Problem less impaired than someone with the flu, or a little tired, or on a cell phone, or eating a cheeseburger, lighting a cigarette, or adjusting the radio, or a million other things that happen in a moving car.
Was once stopped for speeding on a Saturtday night the copper didnt believe I was stone cold sober, gave me a reall 'yeah right' look.
You could have knocked him over witha feather when the machine came back nil. Still the dog wasnt happy with this in revenge he made my passenger get out and give ID asked if he could search the car (no you cant) and went around inspecting the tires.
I was in a very expensive borrowed car at the time, so in mitigation I imagine he thought we were up to non good.
Anyway, I've been a lot more careful since then...

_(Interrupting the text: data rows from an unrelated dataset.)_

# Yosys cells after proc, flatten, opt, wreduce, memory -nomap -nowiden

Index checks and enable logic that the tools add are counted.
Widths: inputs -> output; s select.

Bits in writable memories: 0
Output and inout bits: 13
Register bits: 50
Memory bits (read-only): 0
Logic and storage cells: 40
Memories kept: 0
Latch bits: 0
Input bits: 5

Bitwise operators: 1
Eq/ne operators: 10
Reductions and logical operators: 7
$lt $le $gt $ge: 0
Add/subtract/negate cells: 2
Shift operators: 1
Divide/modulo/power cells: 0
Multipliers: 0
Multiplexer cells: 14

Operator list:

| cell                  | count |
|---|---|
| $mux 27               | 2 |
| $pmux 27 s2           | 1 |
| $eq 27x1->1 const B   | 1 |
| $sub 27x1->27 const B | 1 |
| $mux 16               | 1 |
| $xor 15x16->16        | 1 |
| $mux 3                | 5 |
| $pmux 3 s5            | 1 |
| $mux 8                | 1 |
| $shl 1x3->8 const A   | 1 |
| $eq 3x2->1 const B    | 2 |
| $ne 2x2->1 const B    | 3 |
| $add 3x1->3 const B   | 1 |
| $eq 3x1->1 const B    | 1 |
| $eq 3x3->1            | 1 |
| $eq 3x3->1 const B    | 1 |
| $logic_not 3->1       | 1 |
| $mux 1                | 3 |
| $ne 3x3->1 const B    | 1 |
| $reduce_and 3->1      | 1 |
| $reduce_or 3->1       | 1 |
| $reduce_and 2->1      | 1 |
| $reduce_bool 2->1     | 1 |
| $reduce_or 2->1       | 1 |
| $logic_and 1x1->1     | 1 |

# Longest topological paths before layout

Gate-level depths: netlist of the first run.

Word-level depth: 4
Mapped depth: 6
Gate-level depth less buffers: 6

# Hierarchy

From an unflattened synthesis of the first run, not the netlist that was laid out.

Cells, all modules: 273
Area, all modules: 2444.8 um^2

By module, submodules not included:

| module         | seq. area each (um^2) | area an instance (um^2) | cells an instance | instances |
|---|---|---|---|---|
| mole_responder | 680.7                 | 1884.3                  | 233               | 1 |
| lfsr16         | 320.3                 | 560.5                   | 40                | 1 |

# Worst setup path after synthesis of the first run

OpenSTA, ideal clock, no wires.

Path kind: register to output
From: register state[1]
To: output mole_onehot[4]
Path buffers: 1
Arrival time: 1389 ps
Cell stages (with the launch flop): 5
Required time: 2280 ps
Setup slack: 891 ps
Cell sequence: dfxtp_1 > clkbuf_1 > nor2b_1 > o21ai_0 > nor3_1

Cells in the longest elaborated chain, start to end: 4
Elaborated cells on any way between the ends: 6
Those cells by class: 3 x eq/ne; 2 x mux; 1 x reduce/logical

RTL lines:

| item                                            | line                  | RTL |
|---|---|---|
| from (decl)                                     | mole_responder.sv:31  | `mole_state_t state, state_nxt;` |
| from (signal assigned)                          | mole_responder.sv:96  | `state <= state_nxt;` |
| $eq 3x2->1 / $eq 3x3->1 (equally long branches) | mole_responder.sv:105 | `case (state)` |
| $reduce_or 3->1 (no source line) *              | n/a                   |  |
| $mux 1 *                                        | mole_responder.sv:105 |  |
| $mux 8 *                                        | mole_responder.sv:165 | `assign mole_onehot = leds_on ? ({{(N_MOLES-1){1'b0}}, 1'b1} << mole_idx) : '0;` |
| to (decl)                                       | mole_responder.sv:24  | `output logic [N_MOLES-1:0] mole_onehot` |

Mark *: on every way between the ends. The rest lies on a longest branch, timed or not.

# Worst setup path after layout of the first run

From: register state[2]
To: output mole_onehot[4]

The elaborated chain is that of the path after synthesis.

And the "consequences" they mention? Oh no! Higher premiums, or a little fine?! Never mind the fact that you could very well kill someone with your stupidity...
Maybe it's a cultural thing, or maybe it's just a dumb article.
I liked PhraSEOlogy's missus' line about the Cranberry juice, though :-D
Gotta say, I didn't really like the tone of the article. The implication seemed to be that it's OK to be incapacitated, <paraphrasing>just as long as you aren't silly enough to incriminate yourself, or let the cop reveal that you're incapable of driving safely</paraphrasing>.
They must've served you up a different article than the one I read.
I only meant to hurt him a little bit.
Should have kept your mouth shut, defense lawyers say.
Hmmph. Maybe I'm suffering from New Year Sense of Humour Failure (TM).
The only things most people know about their rights come from Dirty Harry movies. Should defendants be kept in the dark about their rights?
For further reading on lawman's musings, go HERE [webmasterworld.com].
Cheers.
I drink very very rarely, once in a blue moon. My boyfriend doesn't drink at all. So we never have to worry about that for ourselves.
But, we often find ourselves in a position where I'll drive a friend home in his or her car because they've had too much to drink. In which case my boyfriend follows to pick me up. We do that often and I NEVER mind because I could not live with knowing that friend drove drunk when we were both sober in one car.